ローガンは咳払いをし、エリオットは他所を向いた。
「でもフェルナンデス様のお気に障るようでしたら、他にも仕事が山積みですので、私は席を外しましょう」
ワルドにすれば室外にいてもここの会話を聞くは簡単な事だったし、何なら自室でゆっくりと座って酒の肴にしながら聞いた方がましだった。

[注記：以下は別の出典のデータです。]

Source: an optimization exercise on an open RTL-to-GDS flow (aim: small area). Production flows keep margins and buffers that such runs may drop.
No run shown here included a check of the RTL's function; only the layout flow was run.
No activity file was given, so power comes from the tool's default toggle rates.

## flow/config.mk

```make
export PLATFORM = sky130hd
export DESIGN_NAME = systolic
export DESIGN_NICKNAME = systolic
export VERILOG_FILES = /design/flow/design.v
export SDC_FILE = /design/flow/constraint.sdc
export NUM_CORES = 4
export LEC_CHECK = 0
export CAP_MARGIN = 20
export CORE_MARGIN = 2
export CORE_UTILIZATION = 45
export PLACE_DENSITY = 0.6
export SLEW_MARGIN = 20
```

## flow/constraint.sdc

```tcl
create_clock -name core_clock -period 8.0 [get_ports {CLK}]
set_input_delay 1.6000 -clock core_clock [delete_from_list [all_inputs] [get_ports {CLK}]]
set_output_delay 1.6000 -clock core_clock [all_outputs]
set_load 0.01 [all_outputs]
```

## flow/design.v

```verilog
module pe #(parameter ROW = 0) (
    input CLK,
    input [7:0] Data_I_In,
    input [7:0] Data_W_In,
    input EN_W_In,
    input [3-1:0] EN_ID_In,
    input [23:0] Psum_In,
    input [15:0] Addr_P_In,
    input Valid_P_In,
    output reg [7:0] Data_I_Out,
    output reg [7:0] Data_W_Out,
    output reg EN_W_Out,
    output reg [23:0] Psum_Out,
    output reg [15:0] Addr_P_Out,
    output reg Valid_P_Out
);
reg [7:0] Data_W_Buf;
wire [23:0] sum;
generate
    if (ROW == 8 - 1) begin : g_last
        mac_k u_mac (.a(Data_I_In), .w(Data_W_Buf), .p(Psum_In), .s(sum));
    end else begin : g_mid
        mac u_mac (.a(Data_I_In), .w(Data_W_Buf), .p(Psum_In), .s(sum));
    end
endgenerate
always @(posedge CLK) begin
    Data_I_Out <= Data_I_In;
    Data_W_Out <= Data_W_In;
    EN_W_Out <= EN_W_In;
    Addr_P_Out <= Addr_P_In;
    Valid_P_Out <= Valid_P_In;
    if (EN_W_In && (EN_ID_In == ROW))
        Data_W_Buf <= Data_W_In;
    Psum_Out <= sum;
end
endmodule
module mac (
    input  [7:0]  a,
    input  [7:0]  w,
    input  [23:0] p,
    output [23:0] s
);
wire one0 = w[0];
wire two0 = w[1] & ~w[0];
wire neg0 = w[1];
wire one1 = w[2] ^ w[1];
wire two1 = (w[3] & ~w[2] & ~w[1]) | (~w[3] & w[2] & w[1]);
wire neg1 = w[3];
wire one2 = w[4] ^ w[3];
wire two2 = (w[5] & ~w[4] & ~w[3]) | (~w[5] & w[4] & w[3]);
wire neg2 = w[5];
wire one3 = w[6] ^ w[5];
wire two3 = (w[7] & ~w[6] & ~w[5]) | (~w[7] & w[6] & w[5]);
wire neg3 = w[7];
wire x0_0 = ((one0 & a[0])) ^ neg0;
wire x0_1 = ((one0 & a[1]) | (two0 & a[0])) ^ neg0;
wire x0_2 = ((one0 & a[2]) | (two0 & a[1])) ^ neg0;
wire x0_3 = ((one0 & a[3]) | (two0 & a[2])) ^ neg0;
wire x0_4 = ((one0 & a[4]) | (two0 & a[3])) ^ neg0;
wire x0_5 = ((one0 & a[5]) | (two0 & a[4])) ^ neg0;
wire x0_6 = ((one0 & a[6]) | (two0 & a[5])) ^ neg0;
wire x0_7 = ((one0 & a[7]) | (two0 & a[6])) ^ neg0;
wire x0_8 = ~(((one0 & a[7]) | (two0 & a[7])) ^ neg0);
wire x1_0 = ((one1 & a[0])) ^ neg1;
wire x1_1 = ((one1 & a[1]) | (two1 & a[0])) ^ neg1;
wire x1_2 = ((one1 & a[2]) | (two1 & a[1])) ^ neg1;
wire x1_3 = ((one1 & a[3]) | (two1 & a[2])) ^ neg1;
wire x1_4 = ((one1 & a[4]) | (two1 & a[3])) ^ neg1;
wire x1_5 = ((one1 & a[5]) | (two1 & a[4])) ^ neg1;
wire x1_6 = ((one1 & a[6]) | (two1 & a[5])) ^ neg1;
wire x1_7 = ((one1 & a[7]) | (two1 & a[6])) ^ neg1;
wire x1_8 = ~(((one1 & a[7]) | (two1 & a[7])) ^ neg1);
wire x2_0 = ((one2 & a[0])) ^ neg2;
wire x2_1 = ((one2 & a[1]) | (two2 & a[0])) ^ neg2;
wire x2_2 = ((one2 & a[2]) | (two2 & a[1])) ^ neg2;
wire x2_3 = ((one2 & a[3]) | (two2 & a[2])) ^ neg2;
wire x2_4 = ((one2 & a[4]) | (two2 & a[3])) ^ neg2;
wire x2_5 = ((one2 & a[5]) | (two2 & a[4])) ^ neg2;
wire x2_6 = ((one2 & a[6]) | (two2 & a[5])) ^ neg2;
wire x2_7 = ((one2 & a[7]) | (two2 & a[6])) ^ neg2;
wire x2_8 = ~(((one2 & a[7]) | (two2 & a[7])) ^ neg2);
wire x3_0 = ((one3 & a[0])) ^ neg3;
wire x3_1 = ((one3 & a[1]) | (two3 & a[0])) ^ neg3;
wire x3_2 = ((one3 & a[2]) | (two3 & a[1])) ^ neg3;
wire x3_3 = ((one3 & a[3]) | (two3 & a[2])) ^ neg3;
wire x3_4 = ((one3 & a[4]) | (two3 & a[3])) ^ neg3;
wire x3_5 = ((one3 & a[5]) | (two3 & a[4])) ^ neg3;
wire x3_6 = ((one3 & a[6]) | (two3 & a[5])) ^ neg3;
wire x3_7 = ((one3 & a[7]) | (two3 & a[6])) ^ neg3;
wire x3_8 = ~(((one3 & a[7]) | (two3 & a[7])) ^ neg3);
wire s0 = neg0 ^ p[0] ^ x0_0;
wire c0 = (neg0 & p[0]) | (neg0 & x0_0) | (p[0] & x0_0);
assign s[0] = s0;   
wire s1 = p[1] ^ x0_1 ^ c0;
wire c1 = (p[1] & x0_1) | (p[1] & c0) | (x0_1 & c0);
assign s[1] = s1;   
wire s2 = neg1 ^ p[2] ^ x0_2;
wire c2 = (neg1 & p[2]) | (neg1 & x0_2) | (p[2] & x0_2);
wire s3 = x1_0 ^ s2 ^ c1;
wire c3 = (x1_0 & s2) | (x1_0 & c1) | (s2 & c1);
assign s[2] = s3;   
wire s4 = p[3] ^ x0_3 ^ x1_1;
wire c4 = (p[3] & x0_3) | (p[3] & x1_1) | (x0_3 & x1_1);
wire s5 = c2 ^ s4 ^ c3;
wire c5 = (c2 & s4) | (c2 & c3) | (s4 & c3);
assign s[3] = s5;   
wire s6 = neg2 ^ p[4] ^ x0_4;
wire c6 = (neg2 & p[4]) | (neg2 & x0_4) | (p[4] & x0_4);
wire s7 = x1_2 ^ x2_0 ^ c4;
wire c7 = (x1_2 & x2_0) | (x1_2 & c4) | (x2_0 & c4);
wire s8 = s6 ^ s7 ^ c5;
wire c8 = (s6 & s7) | (s6 & c5) | (s7 & c5);
assign s[4] = s8;   
wire s9 = p[5] ^ x0_5 ^ x1_3;
wire c9 = (p[5] & x0_5) | (p[5] & x1_3) | (x0_5 & x1_3);
wire s10 = x2_1 ^ c6 ^ s9;
wire c10 = (x2_1 & c6) | (x2_1 & s9) | (c6 & s9);
wire s11 = c7 ^ s10 ^ c8;
wire c11 = (c7 & s10) | (c7 & c8) | (s10 & c8);
assign s[5] = s11;   
wire s12 = neg3 ^ p[6] ^ x0_6;
wire c12 = (neg3 & p[6]) | (neg3 & x0_6) | (p[6] & x0_6);
wire s13 = x1_4 ^ x2_2 ^ x3_0;
wire c13 = (x1_4 & x2_2) | (x1_4 & x3_0) | (x2_2 & x3_0);
wire s14 = c9 ^ s12 ^ s13;
wire c14 = (c9 & s12) | (c9 & s13) | (s12 & s13);
wire s15 = c10 ^ s14 ^ c11;
wire c15 = (c10 & s14) | (c10 & c11) | (s14 & c11);
assign s[6] = s15;   
wire s16 = p[7] ^ x0_7 ^ x1_5;
wire c16 = (p[7] & x0_7) | (p[7] & x1_5) | (x0_7 & x1_5);
wire s17 = x2_3 ^ x3_1 ^ c12;
wire c17 = (x2_3 & x3_1) | (x2_3 & c12) | (x3_1 & c12);
wire s18 = c13 ^ s16 ^ c14;
wire c18 = (c13 & s16) | (c13 & c14) | (s16 & c14);
wire s19 = s17 ^ s18 ^ c15;
wire c19 = (s17 & s18) | (s17 & c15) | (s18 & c15);
assign s[7] = s19;   
wire s20 = p[8] ^ x0_8 ^ x1_6;
wire c20 = (p[8] & x0_8) | (p[8] & x1_6) | (x0_8 & x1_6);
wire s21 = x2_4 ^ x3_2 ^ c16;
wire c21 = (x2_4 & x3_2) | (x2_4 & c16) | (x3_2 & c16);
wire s22 = s20 ^ c17 ^ s21;
wire c22 = (s20 & c17) | (s20 & s21) | (c17 & s21);
wire s23 = c18 ^ s22 ^ c19;
wire c23 = (c18 & s22) | (c18 & c19) | (s22 & c19);
assign s[8] = s23;   
wire s24 = p[9] ^ x1_7 ^ x2_5;
wire c24 = (p[9] & x1_7) | (p[9] & x2_5) | (x1_7 & x2_5);
wire s25 = x3_3 ^ c20 ^ s24;
wire c25 = (x3_3 & c20) | (x3_3 & s24) | (c20 & s24);
wire s26 = c21 ^ s25 ^ c22;
wire c26 = (c21 & s25) | (c21 & c22) | (s25 & c22);
wire s27 = s26 ^ c23;
wire c27 = s26 & c23;
assign s[9] = s27;   
wire s28 = p[10] ^ x1_8 ^ x2_6;
wire c28 = (p[10] & x1_8) | (p[10] & x2_6) | (x1_8 & x2_6);
wire s29 = x3_4 ^ c24 ^ s28;
wire c29 = (x3_4 & c24) | (x3_4 & s28) | (c24 & s28);
wire s30 = c25 ^ s29 ^ c26;
wire c30 = (c25 & s29) | (c25 & c26) | (s29 & c26);
wire s31 = s30 ^ c27;
wire c31 = s30 & c27;
assign s[10] = s31;   
wire s32 = p[11] ^ x2_7 ^ x3_5;
wire c32 = (p[11] & x2_7) | (p[11] & x3_5) | (x2_7 & x3_5);
wire s33 = c28 ^ s32 ^ c29;
wire c33 = (c28 & s32) | (c28 & c29) | (s32 & c29);
wire s34 = s33 ^ c30 ^ c31;
wire c34 = (s33 & c30) | (s33 & c31) | (c30 & c31);
assign s[11] = s34;   
wire s35 = p[12] ^ x2_8 ^ x3_6;
wire c35 = (p[12] & x2_8) | (p[12] & x3_6) | (x2_8 & x3_6);
wire s36 = c32 ^ s35 ^ c33;
wire c36 = (c32 & s35) | (c32 & c33) | (s35 & c33);
wire s37 = s36 ^ c34;
wire c37 = s36 & c34;
assign s[12] = s37;   
wire s38 = p[13] ^ x3_7 ^ c35;
wire c38 = (p[13] & x3_7) | (p[13] & c35) | (x3_7 & c35);
wire s39 = s38 ^ c36 ^ c37;
wire c39 = (s38 & c36) | (s38 & c37) | (c36 & c37);
assign s[13] = s39;   
wire s40 = p[14] ^ x3_8 ^ c38;
wire c40 = (p[14] & x3_8) | (p[14] & c38) | (x3_8 & c38);
wire s41 = s40 ^ c39;
wire c41 = s40 & c39;
assign s[14] = s41;   
wire s42 = p[15] ^ c40 ^ c41;
wire c42 = (p[15] & c40) | (p[15] & c41) | (c40 & c41);
assign s[15] = s42;   
wire s43 = p[16] ^ c42;
wire c43 = p[16] & c42;
assign s[16] = s43;   
wire s44 = p[17] ^ c43;
wire c44 = p[17] & c43;
assign s[17] = s44;   
wire s45 = p[18] ^ c44;
wire c45 = p[18] & c44;
assign s[18] = s45;   
wire s46 = p[19] ^ c45;
wire c46 = p[19] & c45;
assign s[19] = s46;   
wire s47 = p[20] ^ c46;
wire c47 = p[20] & c46;
assign s[20] = s47;   
wire s48 = p[21] ^ c47;
wire c48 = p[21] & c47;
assign s[21] = s48;   
wire s49 = p[22] ^ c48;
wire c49 = p[22] & c48;
assign s[22] = s49;   
wire s50 = p[23] ^ c49;
assign s[23] = s50;   
endmodule
module mac_k (
    input  [7:0]  a,
    input  [7:0]  w,
    input  [23:0] p,
    output [23:0] s
);
wire one0 = w[0];
wire two0 = w[1] & ~w[0];
wire neg0 = w[1];
wire one1 = w[2] ^ w[1];
wire two1 = (w[3] & ~w[2] & ~w[1]) | (~w[3] & w[2] & w[1]);
wire neg1 = w[3];
wire one2 = w[4] ^ w[3];
wire two2 = (w[5] & ~w[4] & ~w[3]) | (~w[5] & w[4] & w[3]);
wire neg2 = w[5];
wire one3 = w[6] ^ w[5];
wire two3 = (w[7] & ~w[6] & ~w[5]) | (~w[7] & w[6] & w[5]);
wire neg3 = w[7];
wire x0_0 = ((one0 & a[0])) ^ neg0;
wire x0_1 = ((one0 & a[1]) | (two0 & a[0])) ^ neg0;
wire x0_2 = ((one0 & a[2]) | (two0 & a[1])) ^ neg0;
wire x0_3 = ((one0 & a[3]) | (two0 & a[2])) ^ neg0;
wire x0_4 = ((one0 & a[4]) | (two0 & a[3])) ^ neg0;
wire x0_5 = ((one0 & a[5]) | (two0 & a[4])) ^ neg0;
wire x0_6 = ((one0 & a[6]) | (two0 & a[5])) ^ neg0;
wire x0_7 = ((one0 & a[7]) | (two0 & a[6])) ^ neg0;
wire x0_8 = ~(((one0 & a[7]) | (two0 & a[7])) ^ neg0);
wire x1_0 = ((one1 & a[0])) ^ neg1;
wire x1_1 = ((one1 & a[1]) | (two1 & a[0])) ^ neg1;
wire x1_2 = ((one1 & a[2]) | (two1 & a[1])) ^ neg1;
wire x1_3 = ((one1 & a[3]) | (two1 & a[2])) ^ neg1;
wire x1_4 = ((one1 & a[4]) | (two1 & a[3])) ^ neg1;
wire x1_5 = ((one1 & a[5]) | (two1 & a[4])) ^ neg1;
wire x1_6 = ((one1 & a[6]) | (two1 & a[5])) ^ neg1;
wire x1_7 = ((one1 & a[7]) | (two1 & a[6])) ^ neg1;
wire x1_8 = ~(((one1 & a[7]) | (two1 & a[7])) ^ neg1);
wire x2_0 = ((one2 & a[0])) ^ neg2;
wire x2_1 = ((one2 & a[1]) | (two2 & a[0])) ^ neg2;
wire x2_2 = ((one2 & a[2]) | (two2 & a[1])) ^ neg2;
wire x2_3 = ((one2 & a[3]) | (two2 & a[2])) ^ neg2;
wire x2_4 = ((one2 & a[4]) | (two2 & a[3])) ^ neg2;
wire x2_5 = ((one2 & a[5]) | (two2 & a[4])) ^ neg2;
wire x2_6 = ((one2 & a[6]) | (two2 & a[5])) ^ neg2;
wire x2_7 = ((one2 & a[7]) | (two2 & a[6])) ^ neg2;
wire x2_8 = ~(((one2 & a[7]) | (two2 & a[7])) ^ neg2);
wire x3_0 = ((one3 & a[0])) ^ neg3;
wire x3_1 = ((one3 & a[1]) | (two3 & a[0])) ^ neg3;
wire x3_2 = ((one3 & a[2]) | (two3 & a[1])) ^ neg3;
wire x3_3 = ((one3 & a[3]) | (two3 & a[2])) ^ neg3;
wire x3_4 = ((one3 & a[4]) | (two3 & a[3])) ^ neg3;
wire x3_5 = ((one3 & a[5]) | (two3 & a[4])) ^ neg3;
wire x3_6 = ((one3 & a[6]) | (two3 & a[5])) ^ neg3;
wire x3_7 = ((one3 & a[7]) | (two3 & a[6])) ^ neg3;
wire x3_8 = ~(((one3 & a[7]) | (two3 & a[7])) ^ neg3);
wire s0 = neg0 ^ p[0] ^ x0_0;
wire c0 = (neg0 & p[0]) | (neg0 & x0_0) | (p[0] & x0_0);
assign s[0] = s0;   
wire s1 = p[1] ^ x0_1 ^ c0;
wire c1 = (p[1] & x0_1) | (p[1] & c0) | (x0_1 & c0);
assign s[1] = s1;   
wire s2 = neg1 ^ p[2] ^ x0_2;
wire c2 = (neg1 & p[2]) | (neg1 & x0_2) | (p[2] & x0_2);
wire s3 = x1_0 ^ s2 ^ c1;
wire c3 = (x1_0 & s2) | (x1_0 & c1) | (s2 & c1);
assign s[2] = s3;   
wire s4 = p[3] ^ x0_3 ^ x1_1;
wire c4 = (p[3] & x0_3) | (p[3] & x1_1) | (x0_3 & x1_1);
wire s5 = c2 ^ s4 ^ c3;
wire c5 = (c2 & s4) | (c2 & c3) | (s4 & c3);
assign s[3] = s5;   
wire s6 = neg2 ^ p[4] ^ x0_4;
wire c6 = (neg2 & p[4]) | (neg2 & x0_4) | (p[4] & x0_4);
wire s7 = x1_2 ^ x2_0 ^ c4;
wire c7 = (x1_2 & x2_0) | (x1_2 & c4) | (x2_0 & c4);
wire s8 = s6 ^ s7 ^ c5;
wire c8 = (s6 & s7) | (s6 & c5) | (s7 & c5);
assign s[4] = s8;   
wire s9 = p[5] ^ x0_5 ^ x1_3;
wire c9 = (p[5] & x0_5) | (p[5] & x1_3) | (x0_5 & x1_3);
wire s10 = x2_1 ^ c6 ^ s9;
wire c10 = (x2_1 & c6) | (x2_1 & s9) | (c6 & s9);
wire s11 = c7 ^ s10 ^ c8;
wire c11 = (c7 & s10) | (c7 & c8) | (s10 & c8);
assign s[5] = s11;   
wire s12 = neg3 ^ p[6] ^ x0_6;
wire c12 = (neg3 & p[6]) | (neg3 & x0_6) | (p[6] & x0_6);
wire s13 = x1_4 ^ x2_2 ^ x3_0;
wire c13 = (x1_4 & x2_2) | (x1_4 & x3_0) | (x2_2 & x3_0);
wire s14 = c9 ^ s12 ^ s13;
wire c14 = (c9 & s12) | (c9 & s13) | (s12 & s13);
wire s15 = c10 ^ s14 ^ c11;
wire c15 = (c10 & s14) | (c10 & c11) | (s14 & c11);
assign s[6] = s15;   
wire s16 = p[7] ^ x0_7 ^ x1_5;
wire c16 = (p[7] & x0_7) | (p[7] & x1_5) | (x0_7 & x1_5);
wire s17 = x2_3 ^ x3_1 ^ c12;
wire c17 = (x2_3 & x3_1) | (x2_3 & c12) | (x3_1 & c12);
wire s18 = c13 ^ s16 ^ c14;
wire c18 = (c13 & s16) | (c13 & c14) | (s16 & c14);
wire s19 = s17 ^ s18 ^ c15;
wire c19 = (s17 & s18) | (s17 & c15) | (s18 & c15);
assign s[7] = s19;   
wire s20 = p[8] ^ x0_8 ^ x1_6;
wire c20 = (p[8] & x0_8) | (p[8] & x1_6) | (x0_8 & x1_6);
wire s21 = x2_4 ^ x3_2 ^ c16;
wire c21 = (x2_4 & x3_2) | (x2_4 & c16) | (x3_2 & c16);
wire s22 = s20 ^ c17 ^ s21;
wire c22 = (s20 & c17) | (s20 & s21) | (c17 & s21);
wire s23 = c18 ^ s22 ^ c19;
wire c23 = (c18 & s22) | (c18 & c19) | (s22 & c19);
assign s[8] = s23;   
wire s24 = p[9] ^ x1_7 ^ x2_5;
wire c24 = (p[9] & x1_7) | (p[9] & x2_5) | (x1_7 & x2_5);
wire s25 = x3_3 ^ c20 ^ s24;
wire c25 = (x3_3 & c20) | (x3_3 & s24) | (c20 & s24);
wire s26 = c21 ^ s25 ^ c22;
wire c26 = (c21 & s25) | (c21 & c22) | (s25 & c22);
wire s27 = s26 ^ c23;
wire c27 = s26 & c23;
assign s[9] = s27;   
wire s28 = p[10] ^ x1_8 ^ x2_6;
wire c28 = (p[10] & x1_8) | (p[10] & x2_6) | (x1_8 & x2_6);
wire s29 = x3_4 ^ c24 ^ s28;
wire c29 = (x3_4 & c24) | (x3_4 & s28) | (c24 & s28);
wire s30 = c25 ^ s29 ^ c26;
wire c30 = (c25 & s29) | (c25 & c26) | (s29 & c26);
wire s31 = s30 ^ c27;
wire c31 = s30 & c27;
assign s[10] = s31;   
wire s32 = 1'b1 ^ p[11] ^ x2_7;
wire c32 = (1'b1 & p[11]) | (1'b1 & x2_7) | (p[11] & x2_7);
wire s33 = x3_5 ^ c28 ^ s32;
wire c33 = (x3_5 & c28) | (x3_5 & s32) | (c28 & s32);
wire s34 = c29 ^ s33 ^ c30;
wire c34 = (c29 & s33) | (c29 & c30) | (s33 & c30);
wire s35 = s34 ^ c31;
wire c35 = s34 & c31;
assign s[11] = s35;   
wire s36 = 1'b1 ^ p[12] ^ x2_8;
wire c36 = (1'b1 & p[12]) | (1'b1 & x2_8) | (p[12] & x2_8);
wire s37 = x3_6 ^ c32 ^ s36;
wire c37 = (x3_6 & c32) | (x3_6 & s36) | (c32 & s36);
wire s38 = c33 ^ s37 ^ c34;
wire c38 = (c33 & s37) | (c33 & c34) | (s37 & c34);
wire s39 = s38 ^ c35;
wire c39 = s38 & c35;
assign s[12] = s39;   
wire s40 = p[13] ^ x3_7 ^ c36;
wire c40 = (p[13] & x3_7) | (p[13] & c36) | (x3_7 & c36);
wire s41 = c37 ^ s40 ^ c38;
wire c41 = (c37 & s40) | (c37 & c38) | (s40 & c38);
wire s42 = s41 ^ c39;
wire c42 = s41 & c39;
assign s[13] = s42;   
wire s43 = 1'b1 ^ p[14] ^ x3_8;
wire c43 = (1'b1 & p[14]) | (1'b1 & x3_8) | (p[14] & x3_8);
wire s44 = s43 ^ c40 ^ c41;
wire c44 = (s43 & c40) | (s43 & c41) | (c40 & c41);
wire s45 = s44 ^ c42;
wire c45 = s44 & c42;
assign s[14] = s45;   
wire s46 = p[15] ^ c43 ^ c44;
wire c46 = (p[15] & c43) | (p[15] & c44) | (c43 & c44);
wire s47 = s46 ^ c45;
wire c47 = s46 & c45;
assign s[15] = s47;   
wire s48 = 1'b1 ^ p[16] ^ c46;
wire c48 = (1'b1 & p[16]) | (1'b1 & c46) | (p[16] & c46);
wire s49 = s48 ^ c47;
wire c49 = s48 & c47;
assign s[16] = s49;   
wire s50 = p[17] ^ c48 ^ c49;
wire c50 = (p[17] & c48) | (p[17] & c49) | (c48 & c49);
assign s[17] = s50;   
wire s51 = 1'b1 ^ p[18] ^ c50;
wire c51 = (1'b1 & p[18]) | (1'b1 & c50) | (p[18] & c50);
assign s[18] = s51;   
wire s52 = 1'b1 ^ p[19] ^ c51;
wire c52 = (1'b1 & p[19]) | (1'b1 & c51) | (p[19] & c51);
assign s[19] = s52;   
wire s53 = 1'b1 ^ p[20] ^ c52;
wire c53 = (1'b1 & p[20]) | (1'b1 & c52) | (p[20] & c52);
assign s[20] = s53;   
wire s54 = 1'b1 ^ p[21] ^ c53;
wire c54 = (1'b1 & p[21]) | (1'b1 & c53) | (p[21] & c53);
assign s[21] = s54;   
wire s55 = 1'b1 ^ p[22] ^ c54;
wire c55 = (1'b1 & p[22]) | (1'b1 & c54) | (p[22] & c54);
assign s[22] = s55;   
wire s56 = 1'b1 ^ p[23] ^ c55;
assign s[23] = s56;   
endmodule
module systolic(
    input CLK,
    input [8*8-1:0] i_Data_I_In,
    input [4*8-1:0] i_Data_W_In,
    input [4-1:0] i_EN_W_In,
    input [3-1:0] i_EN_ID_In,
    input [4*24-1:0] i_Psum_In,
    output [4*24-1:0] o_Psum_Out,
    input  [4*16-1:0] i_Addr_P_In,
    input  [4*1-1:0] i_Valid_P_In,
    output [4*16-1:0] o_Addr_P_Out,
    output [4*1-1:0] o_Valid_P_Out
);
reg [3-1:0] id_q [0:8-2];
integer k;
always @(posedge CLK) begin
    id_q[0] <= i_EN_ID_In;
    for (k = 1; k < 8 - 1; k = k + 1)
        id_q[k] <= id_q[k-1];
end
genvar c, r;
generate
    for (c = 0; c < 4; c = c + 1) begin : col
        wire [7:0]  i_d [0:8-1];    
        wire [7:0]  w_d [0:8-1];
        wire        e_d [0:8-1];
        wire [23:0] p_d [0:8-1];
        wire [15:0] a_d [0:8-1];
        wire        v_d [0:8-1];
        for (r = 0; r < 8; r = r + 1) begin : row
            wire [7:0]  a_in;
            wire [7:0]  w_in;
            wire        e_in;
            wire [2:0]  id_in;
            wire [23:0] p_in;
            wire [15:0] ad_in;
            wire        v_in;
            if (c == 0) begin : g_a0
                assign a_in = i_Data_I_In[8*r +: 8];
            end else begin : g_an
                assign a_in = col[c-1].i_d[r];
            end
            if (r == 0) begin : g_r0
                assign w_in  = i_Data_W_In[8*c +: 8];
                assign e_in  = i_EN_W_In[c];
                assign id_in = i_EN_ID_In;
                assign p_in  = i_Psum_In[24*c +: 24];
                assign ad_in = i_Addr_P_In[16*c +: 16];
                assign v_in  = i_Valid_P_In[c];
            end else begin : g_rn
                assign w_in  = w_d[r-1];
                assign e_in  = e_d[r-1];
                assign id_in = id_q[r-1];
                assign p_in  = p_d[r-1];
                assign ad_in = a_d[r-1];
                assign v_in  = v_d[r-1];
            end
            pe #(.ROW(r)) u_pe (
                .CLK(CLK),
                .Data_I_In(a_in), .Data_W_In(w_in), .EN_W_In(e_in), .EN_ID_In(id_in),
                .Psum_In(p_in), .Addr_P_In(ad_in), .Valid_P_In(v_in),
                .Data_I_Out(i_d[r]), .Data_W_Out(w_d[r]), .EN_W_Out(e_d[r]),
                .Psum_Out(p_d[r]), .Addr_P_Out(a_d[r]), .Valid_P_Out(v_d[r]));
        end
        assign o_Psum_Out[24*c +: 24]  = p_d[8-1];
        assign o_Addr_P_Out[16*c +: 16] = a_d[8-1];
        assign o_Valid_P_Out[c]         = v_d[8-1];
    end
endgenerate
endmodule
```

「気にしなくていいんじゃないか? 叔父様の話が長くなった時にソフィア様の冷めた紅茶を誰が旨く入れるんだ?」
とローガンも言った。
「なるほど、確かに。ではお邪魔にならないようにこちらで拝聴いたしましょう」
ワルドはソフィアの背後に立った。
「さあ、叔父上、どうぞ?」
エリオットが話せ、と言う風に手の平で促した。
「これは数百年前の魔族と勇者の戦争の時の話だ」
フェルナンデスがそう言っただけで、魔王の三肢は互いに視線を交差した。
「古い話ですね」
「そうだ。王家の中でも王族しか立ち入れない禁書庫に僅かに文献が残っているだけ。それ以外は歴代の王が戴冠する時に口伝えに教えられるだけ。それももう半ばただの古い伝説ような内容で、それを知った所で解決策などない。今となっては呪い云々よりも、ただ王族であるのに魔力を賜れないという劣等感だけだ。高名で強い魔術師を自分の護衛に置きたがるのもそれのせいだ。魔力なんぞなくとも、いくらでも強い魔術師を権力と金の力でどうにでも出来るのを知らしめる為に。三年に一度の王家主催の魔法合戦もそうだ。自分の護衛の強い魔術師が勝てば機嫌がいい。それだけの為の合戦だ。魔術師も破格の報酬、安全な合戦、王家の虚栄の為に美しく着飾って側にいればそれでいい。大人気の就職先だ。騎士団や魔法兵が国境で隣国との小競り合いをしていても、瘴気の森で魔物達から村人を救う命がけの任務に就いていても、最強の魔術師達は王宮にいるのだからな」
そこまで話してフェルナンデスは酒で喉を湿らせた。
「現場に出るのは二流の魔術師達か。それでも他国の侵略を許さないのですよね。魔法国家として最強ですね」
とローガンが言った。
「そうだ、我が国の二流でも他所では一流、さらに我が国では鉱脈が豊富であり、辺境には瘴気の森、そこで魔物を退治し獲れる魔法石や素材で加工した物資も高く取引されている。国内では素晴らしい装備を手に入れる冒険者達が増え、万が一に備え勇者の育成も力を入れておる。魔力も武力も他国に引けを取らないのだ」
「それで? お国自慢はもういいですわ。呪いの話を端的にお願いしますわ」
とソフィアがフェルナンデスを睨んだ。
その態度にひやひやするのはヘンデル伯爵だが、自分が何を言ってもどうにもならないのは承知している。フェルナンデスはむっとした様子だが、言葉を続けた。
「数百年前の魔王との戦いは素晴らしかったそうだ。歴代でも最強の勇者はファギータ国の第二皇子、武技にも魔力にも優れた魔法剣士だったそうだ。それの供をする者達、聖剣と呼ばれた剣士に光魔法を駆使する大聖女、そして死者をも蘇えらせる賢者が揃っていたそうだ。そして魔族は滅んだ」
ローガンが足を組み替え、エリオットも肩を動かし、ワルドコツコツと指を弾く仕草をしたが、彼らは何も言わなかった。